Zudem sind am Finanzierungsmarkt immer mehr neue Anbieter zu finden, die den Wettbewerb prägen. Dazu zählen bankenfremde Anbieter wie Versicherungen oder Kreditfonds, Anbieter aus dem außereuropäischen Raum sowie Fintechs und Proptechs. Zwar sind die Marktanteile noch gering, aber ihre Marktpräsenz ist bereits wahrnehmbar. Oftmals sind diese neuen Anbieter sehr spezialisiert auf ein eng zugeschnittenes Produkt oder eine spezielle Kundengruppe - es handelt sich also (noch) um Insellösungen, die nicht die Gesamtheit eines klassischen Finanzierungsangebots abdecken. Dennoch können diese Anbieter mit digitalen Innovationen in ihren speziellen Segmenten sehr erfolgreich sein und die etablierten Full-Service-Anbieter punktuell unter starken Wettbewerbsdruck setzen. Hinzu kommt, dass die etablierten Finanzierer unter enormem Profitabilitätsdruck stehen. Gleichzeitig sind die Kostenstrukturen der etablierten Finanzierer oftmals relativ hoch. Für die etablierten Immobilienfinanzierer können digitale Prozessinnovationen vor diesem Hintergrund einen Lösungsansatz darstellen.

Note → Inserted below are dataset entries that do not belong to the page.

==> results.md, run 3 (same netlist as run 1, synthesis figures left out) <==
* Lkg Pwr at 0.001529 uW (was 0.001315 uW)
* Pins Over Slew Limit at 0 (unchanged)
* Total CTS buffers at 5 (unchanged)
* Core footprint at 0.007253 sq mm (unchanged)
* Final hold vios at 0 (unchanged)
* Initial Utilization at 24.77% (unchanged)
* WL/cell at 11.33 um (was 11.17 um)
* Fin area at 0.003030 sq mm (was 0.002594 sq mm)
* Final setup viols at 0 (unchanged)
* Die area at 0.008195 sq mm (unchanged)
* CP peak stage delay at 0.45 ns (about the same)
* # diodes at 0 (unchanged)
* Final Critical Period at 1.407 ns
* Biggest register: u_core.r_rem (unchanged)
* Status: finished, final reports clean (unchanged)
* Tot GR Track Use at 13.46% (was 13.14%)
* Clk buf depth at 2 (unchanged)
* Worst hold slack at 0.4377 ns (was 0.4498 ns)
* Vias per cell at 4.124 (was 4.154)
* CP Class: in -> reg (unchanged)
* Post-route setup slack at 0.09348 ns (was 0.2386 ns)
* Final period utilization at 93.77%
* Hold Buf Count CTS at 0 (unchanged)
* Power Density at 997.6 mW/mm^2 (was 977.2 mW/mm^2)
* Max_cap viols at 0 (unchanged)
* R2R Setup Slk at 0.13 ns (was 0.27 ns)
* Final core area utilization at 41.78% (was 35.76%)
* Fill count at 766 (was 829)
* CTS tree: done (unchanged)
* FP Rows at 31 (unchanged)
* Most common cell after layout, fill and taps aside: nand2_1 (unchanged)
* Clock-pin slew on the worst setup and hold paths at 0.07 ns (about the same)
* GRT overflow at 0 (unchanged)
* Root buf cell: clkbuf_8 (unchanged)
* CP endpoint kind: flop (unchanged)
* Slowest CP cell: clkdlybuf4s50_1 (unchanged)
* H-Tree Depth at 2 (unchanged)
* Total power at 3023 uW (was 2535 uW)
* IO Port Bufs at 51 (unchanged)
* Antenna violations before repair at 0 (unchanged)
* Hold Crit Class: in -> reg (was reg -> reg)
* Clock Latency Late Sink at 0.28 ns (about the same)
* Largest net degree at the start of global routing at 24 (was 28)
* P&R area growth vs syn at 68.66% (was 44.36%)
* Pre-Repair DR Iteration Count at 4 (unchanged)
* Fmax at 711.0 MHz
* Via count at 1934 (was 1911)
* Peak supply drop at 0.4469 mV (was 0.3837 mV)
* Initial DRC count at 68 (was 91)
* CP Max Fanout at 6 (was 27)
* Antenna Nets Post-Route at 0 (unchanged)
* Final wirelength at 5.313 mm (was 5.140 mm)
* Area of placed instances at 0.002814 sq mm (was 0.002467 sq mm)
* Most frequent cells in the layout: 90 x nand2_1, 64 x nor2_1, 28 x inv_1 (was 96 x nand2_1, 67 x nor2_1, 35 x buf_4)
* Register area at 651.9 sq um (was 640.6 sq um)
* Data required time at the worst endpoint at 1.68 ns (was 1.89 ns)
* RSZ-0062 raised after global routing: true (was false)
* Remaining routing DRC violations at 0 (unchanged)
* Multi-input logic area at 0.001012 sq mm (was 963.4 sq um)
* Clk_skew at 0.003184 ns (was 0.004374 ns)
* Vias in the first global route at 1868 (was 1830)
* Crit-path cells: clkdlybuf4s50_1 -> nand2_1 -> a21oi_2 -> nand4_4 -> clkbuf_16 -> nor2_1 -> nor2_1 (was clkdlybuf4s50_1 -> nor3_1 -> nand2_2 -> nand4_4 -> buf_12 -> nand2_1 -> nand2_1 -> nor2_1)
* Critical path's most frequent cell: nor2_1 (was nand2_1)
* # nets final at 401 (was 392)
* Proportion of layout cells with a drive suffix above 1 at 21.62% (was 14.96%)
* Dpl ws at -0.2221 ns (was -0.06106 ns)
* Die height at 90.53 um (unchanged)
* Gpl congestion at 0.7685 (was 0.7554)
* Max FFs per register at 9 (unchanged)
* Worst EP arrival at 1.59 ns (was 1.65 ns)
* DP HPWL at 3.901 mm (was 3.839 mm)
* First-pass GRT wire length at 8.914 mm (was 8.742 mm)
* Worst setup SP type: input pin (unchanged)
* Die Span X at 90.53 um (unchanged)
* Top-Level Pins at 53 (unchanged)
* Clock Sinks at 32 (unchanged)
[config.mk]
export PLATFORM = sky130hd
export DESIGN_NAME = mem_access_unit
export DESIGN_NICKNAME = d
export VERILOG_FILES = /design/src/rtl/rv_pkg.sv /design/src/rtl/load_extend.sv /design/src/rtl/mem_access_unit.sv
export SDC_FILE = /design/constraint.sdc
export NUM_CORES = 1
export LEC_CHECK = 0
export BUFFER_PORTS_ARGS = -buffer_cell sky130_fd_sc_hd__buf_2
export CORE_UTILIZATION = 32
export DETAILED_ROUTE_END_ITERATION = 6
export PLACE_DENSITY = 0.55
export SYNTH_ARGS = -nofsm -noshare
export SYNTH_HDL_FRONTEND = slang
export SYNTH_SLANG_ARGS = --single-unit
[constraint.sdc]
create_clock -name CLK -period 2.3 [get_ports CLK]
set_input_delay 0.46 -clock CLK [delete_from_list [all_inputs] [get_ports CLK]]
set_output_delay 0.46 -clock CLK [all_outputs]
set_load 0.05 [all_outputs]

In der Innovationszwickmühle

Für die Immobilienwirtschaft insgesamt liegt der Fokus allerdings auf Produktinnovationen. Eine hohe Innovationsfähigkeit 2) der Unternehmen wirkt sich nachweisbar positiv auf die Produktentwicklung und damit den Unternehmenserfolg aus. Prozessinnovationen hingegen spielen aktuell eine untergeordnete Rolle. Und das, obwohl sie einen möglichen Ausweg aus einem Umfeld darstellen können, das von hohem Preisdruck infolge eines intensiven Wettbewerbs und anhaltender Zins- und Renditekompression geprägt ist.

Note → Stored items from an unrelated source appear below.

### config.mk
export PLATFORM = sky130hd
export DESIGN_NAME = i2s_clock_gen
export DESIGN_NICKNAME = d
export VERILOG_FILES = /design/src/rtl/i2s_clock_gen.sv
export SDC_FILE = /design/constraint.sdc
export NUM_CORES = 1
export LEC_CHECK = 0
export CAP_MARGIN = 20
export CORE_ASPECT_RATIO = 0.5
export CORE_MARGIN = 3
export CORE_UTILIZATION = 40
export DETAILED_ROUTE_END_ITERATION = 10
export SKIP_CTS_REPAIR_TIMING = 1
export SYNTH_ARGS = -nofsm -noshare
export SYNTH_HDL_FRONTEND = slang
export SYNTH_SLANG_ARGS = --single-unit
export TNS_END_PERCENT = 1
### constraint.sdc
create_clock -name mclk -period 4.6 [get_ports mclk]
set_input_delay 1.15 -clock mclk [delete_from_list [all_inputs] [get_ports mclk]]
set_output_delay 1.15 -clock mclk [all_outputs]
set_load 0.005 [all_outputs]
### src/rtl/i2s_clock_gen.sv
// I2S / DSP-mode bit and frame clock generator driven from a single master clock.
// Divider and format settings are captured per frame so mid-frame input changes never glitch the bus.
module i2s_clock_gen #(
    parameter int SLOT_BITS = 32,
    parameter int DIV_W     = 4
) (
    input  logic                              mclk,
    input  logic                              rst,
    input  logic                              en,
    input  logic [DIV_W-1:0]                  half_div,
    input  logic                              dsp_mode,
    output logic                              sclk,
    output logic                              lrclk,
    output logic                              fall_stb,
    output logic                              rise_stb,
    output logic                              frame_stb,
    output logic [$clog2(2*SLOT_BITS)-1:0]    bit_idx,
    output logic                              running
);

    localparam int BW = $clog2(2*SLOT_BITS);
    localparam logic [BW-1:0] LAST = BW'(2*SLOT_BITS-1);
    localparam logic [BW-1:0] SLOT = BW'(SLOT_BITS);

    typedef enum logic [1:0] {IDLE, RUN, DRAIN} state_t;

    state_t             state, state_n;
    logic [DIV_W-1:0]   cnt, cnt_n;
    logic [DIV_W-1:0]   d_sh, d_n;
    logic               dsp_sh, dsp_n;
    logic               sclk_n, lr_n, fall_n, rise_n, frame_n;
    logic [BW-1:0]      bit_n;

    assign running = (state != IDLE);

    always_ff @(posedge mclk or posedge rst) begin
        if (rst) begin
            state     <= IDLE;
            cnt       <= '0;
            d_sh      <= '0;
            dsp_sh    <= 1'b0;
            sclk      <= 1'b0;
            lrclk     <= 1'b0;
            fall_stb  <= 1'b0;
            rise_stb  <= 1'b0;
            frame_stb <= 1'b0;
            bit_idx   <= '0;
        end else begin
            state     <= state_n;
            cnt       <= cnt_n;
            d_sh      <= d_n;
            dsp_sh    <= dsp_n;
            sclk      <= sclk_n;
            lrclk     <= lr_n;
            fall_stb  <= fall_n;
            rise_stb  <= rise_n;
            frame_stb <= frame_n;
            bit_idx   <= bit_n;
        end
    end

    always_comb begin
        state_n = state;
        cnt_n   = cnt;
        d_n     = d_sh;
        dsp_n   = dsp_sh;
        sclk_n  = sclk;
        lr_n    = lrclk;
        fall_n  = 1'b0;
        rise_n  = 1'b0;
        frame_n = 1'b0;
        bit_n   = bit_idx;
        case (state)
            IDLE: begin
                if (en) begin
                    state_n = RUN;
                    d_n     = half_div;
                    dsp_n   = dsp_mode;
                    cnt_n   = '0;
                    bit_n   = '0;
                    sclk_n  = 1'b0;
                    lr_n    = dsp_mode;
                    frame_n = 1'b1;
                end
            end
            default: begin
                state_n = en ? RUN : DRAIN;
                if (cnt == d_sh) begin
                    cnt_n  = '0;
                    sclk_n = ~sclk;
                    if (sclk) begin
                        if (bit_idx == LAST) begin
                            // Frame boundary: either stop cleanly or start the next frame with fresh settings.
                            if (state == DRAIN && !en) begin
                                state_n = IDLE;
                                sclk_n  = 1'b0;
                                lr_n    = 1'b0;
                                bit_n   = '0;
                            end else begin
                                fall_n  = 1'b1;
                                bit_n   = '0;
                                frame_n = 1'b1;
                                d_n     = half_div;
                                dsp_n   = dsp_mode;
                                lr_n    = dsp_mode;
                            end
                        end else begin
                            fall_n = 1'b1;
                            bit_n  = bit_idx + 1'b1;
                            lr_n   = dsp_sh ? 1'b0 : (bit_n >= SLOT);
                        end
                    end else begin
                        rise_n = 1'b1;
                    end
                end else begin
                    cnt_n = cnt + 1'b1;
                end
            end
        endcase
    end

endmodule

==> out/metrics.cfg <==
[yosys]
yosys_warnings = 0
syn-num-nets = 105
syn_avg_cell_area_um2 = 11.3
synth_top_area_share_pct = 51.4
synth_area_um2 = 1070
synth_enable_flop_cells = 0
yosysSeqAreaShare_pct = 51.4
synthArstFlopShare_pct = 100
ys_seq_elements = 22
ys.flop_type = dfrtp_1
ys_types = 30
syn_inst = 95
synth_area_leader_cell = dfrtp_1
synth.area.top_cells = dfrtp_1, mux2_4, o21ai_0

[sta]
finalHoldViolCount = 0
slew-limit-headroom_pct = 44.4
period_share_pct = 60.8
finalSetupViolations = 0
fmax_mhz = 357
tns_ns = 0
rsz0062_at_grt = false
min_period_ns = 2.80
timing.hold.ws_ns = 0.537
worstMarginPinSlew_ns = 0.833
drv_slew = 0
finClkSkew_ns = 0.00340

[layout]
syn_to_final_growth_pct = 27.1
final_common_cell = dfrtp_1
mostFrequentLayoutCells = dfrtp_1, clkdlybuf4s50_1, o21ai_0
n_antenna_cell = 0
fin_util_pct = 57.4
drive_above_1_share_pct = 13.8
instances_no_fill = 151
layout.nets = 127
fillCellCount = 212

[clock_tree]
cts_tree = done
ctsRootBufferMaster = clkbuf_8
cts_sinks = 22
insertion_delay_ns = 0.26
path_clk_slew_ns = 0.08
clk_path_buf_depth = 2
cts_made_buffers = 3
cts-htree-levels = 1

[global_routing]
antenna_found_initial = 0
grt_overflow = 0
grt_pass1_vias = 759
grt_max_degree = 23
grt_pass1_wl_mm = 3.74
grt_use_total_pct = 14.4

[worst_setup_path]
crit_fanout = 9
cp_cell_sequence = nor2_2 > inv_1 > clkdlybuf4s50_1
cp_slowest_stage_delay_ns = 0.48
worst_setup_path_start_kind = flop
cp_slowest_cell = clkdlybuf4s50_1
path_class = flop to primary output
end_kind = primary output
crit_arrival_ns = 1.65
required_ns = 3.45

[drt]
firstDrtPassIters = 4
remaining_drc_errors = 0
finalWirelength_mm = 2.24
avgViaCountPerCell = 5.28
drt.antenna.violating_nets = 0
avgRoutedWirePerCell_um = 14.9
drt_iter0_markers = 53
vias = 797

[place]
port_buffers = 19
dp_hpwl_mm = 1.66
place.gp.congestion = 0.814
dp_cells = 147

[power]
p_leak_nw = 0.618
ir_worst_vdd_v = 0.000168
p_per_area_nw_per_um2 = 437
p_total_uw = 595

[die]
core_area_um2 = 2370
ios = 20
start_util_pct = 45.1
die_area_um2 = 3370
rows = 12
die_h_um = 42.6
die_x_um = 79.2

[job]
maxCapViolCount = 0

[hold_path]
worstHoldPathType = flop to flop

[run_status]
status = finished, final reports clean

state kept, by name, indices dropped and copies added, names as in the netlist:
name and flops:
rise_stb 1, dsp_sh 1, fall_stb 1, bit_idx 6, state 2, sclk 1, lrclk 1, frame_stb 1
cnt 4, d_sh 4
report_power, final:
| part | internal, mW | switching (mW) |
|---|---|---|
| registers | 0.228 | 0.0384 |
| clock network | 0.116 | 0.0650 |
| logic | 0.0790 | 0.0680 |
| total | 0.423 | 0.171 |
synth_stat cells, types with 2 or more instances:
cell and number:
a21oi_1 5, a22o_1 3, a31oi_1 3, dfrtp_1 22
ha_1 2, inv_1 6, mux2_4 5, nand2_1 6
nand3_1 5, nor2_1 6, o21ai_0 9, o41ai_1 2
xor2_1 4
cells by family after synthesis:
| logic type | count (synthesis) | synth area share, % |
|---|---|---|
| compound gates | 28 | 17.4 |
| xor+xnor | 5 | 4.09 |
| fa+ha+maj | 2 | 2.34 |
| buf+inv | 8 | 3.50 |
| flops | 22 | 51.4 |
| mux | 7 | 9.00 |
| simple gates | 23 | 12.3 |
path summary, 6_finish.rpt:
kind | slack (ns) | startpoint | to | cells past startpoint
max reg2reg | 2.41 | cnt[3] | d_sh[1] | 5
min in group asynchronous | 1.35 | rst | d_sh[2] | 2
max in group asynchronous | 2.74 | rst | bit_idx[4] | 2
min | 0.54 | dsp_sh | dsp_sh | 1
min reg2reg | 0.54 | dsp_sh | dsp_sh | 1
max | 1.80 | state[0] | running | 3
routing by layer:
metal	vias up	share of wire, %	global-route usage (%)	wire length (µm)
met4	0	0.49	4.45	11
met1	385	51	20.6	1140
li1	392	-	-	-
met5	-	0	0	0
met3	2	5.0	5.15	113
met2	18	44	20.2	978
through the flow:
step | setup WS (ns) | cell area [µm²]
finish | 1.80 | 1360
global route | 1.69 | 1360
CTS | 1.82 | 1360
detailed placement | 1.86 | 1290
global placement | 1.98 | 1290
floorplan | 2.65 | 1070
worst max-delay path: cells and delay by family (launching register included):
family                 cells  cell delay [ns]
buffers and inverters      2             0.66
flip-flops                 1             0.41
AND/OR/NAND/NOR            1             0.31
area by class of cell:
cell class	instances	area, µm²	share of cell area [%]
Clock inverter	1	30.0	2.21
Sequential cell	22	551	40.4
Timing Repair Buffer	19	190	14.0
Inverter	6	22.5	1.65
Multi-Input combinational cell	65	483	35.5
Tap cell	35	43.8	3.22
Clock buffer	3	41.3	3.03
(Power assumes the default switching activity.)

Doch oftmals wird dem Verlust von Marktanteilen noch immer mit fallenden Preisen entgegengewirkt anstatt mit effizienteren, innovativen und digitalen Prozessen. Die fallenden Preise führen jedoch zu sinkenden Margen, die wiederum die Ressourcen für umfangreiche Investitionstätigkeiten schmälern. Deshalb ist aktuell zu beobachten, dass sich die Wettbewerbsintensität des Umfeldes sogar negativ auf die Entwicklung von Produktinnovationen auswirkt. Die Branche steckt in einer Zwickmühle. Innovationen stellen eine große Chance dar, sich aus dieser Zwickmühle zu befreien. Prozessinnovationen deshalb, weil sie eine effizientere Geschäftstätigkeit ermöglichen, und Produktinnovationen, weil sie ein temporäres Monopol am Markt ermöglichen. Wenn jedoch die "Pull-Faktoren" fehlen oder noch nicht stark genug sind, um eine stärkere Innovationstätigkeit zu erzwingen, müssen Innovationen von Unternehmen aktiv gefördert werden. Ein wichtiger Faktor für innovatives Verhalten ist die Bereitstellung von Ressourcen durch den Arbeitgeber - seien es finanzielle, personelle oder materielle Ressourcen. Unternehmen können sich mit einer geschickten und bewussten Ressourcenverteilung zugunsten von Innovationen deutlich zukunftsfähiger aufstellen.

Ressourcen alleine genügen nicht

Es genügt allerdings nicht, nur finanzielle Ressourcen bereitzustellen oder personelle Ressourcen zu mobilisieren und dann Innovation von oben herab anzuordnen. So zeigt eine aktuelle Studie 3), dass eine besonders hohe Anzahl hochqualifizierter Mitarbeiter im direkten Umfeld erstaunlicherweise einen Bremsfaktor für innovatives Verhalten darstellt. Die Kollegen der hochqualifizierten Mitarbeiter wollen oftmals ihre Routine beibehalten und die Komfortzone nicht verlassen. Reibereien mit den Innovatoren, die für Veränderungen werben oder dafür gar mitverantwortlich sind, wollen sie vermeiden. Um solche Bremsfaktoren im Denken der Mitarbeiter zu überwinden, bedarf es einer umfassenden Innovationskultur, die das gesamte Unternehmen und letztlich die gesamte Immobilienwirtschaft umfasst.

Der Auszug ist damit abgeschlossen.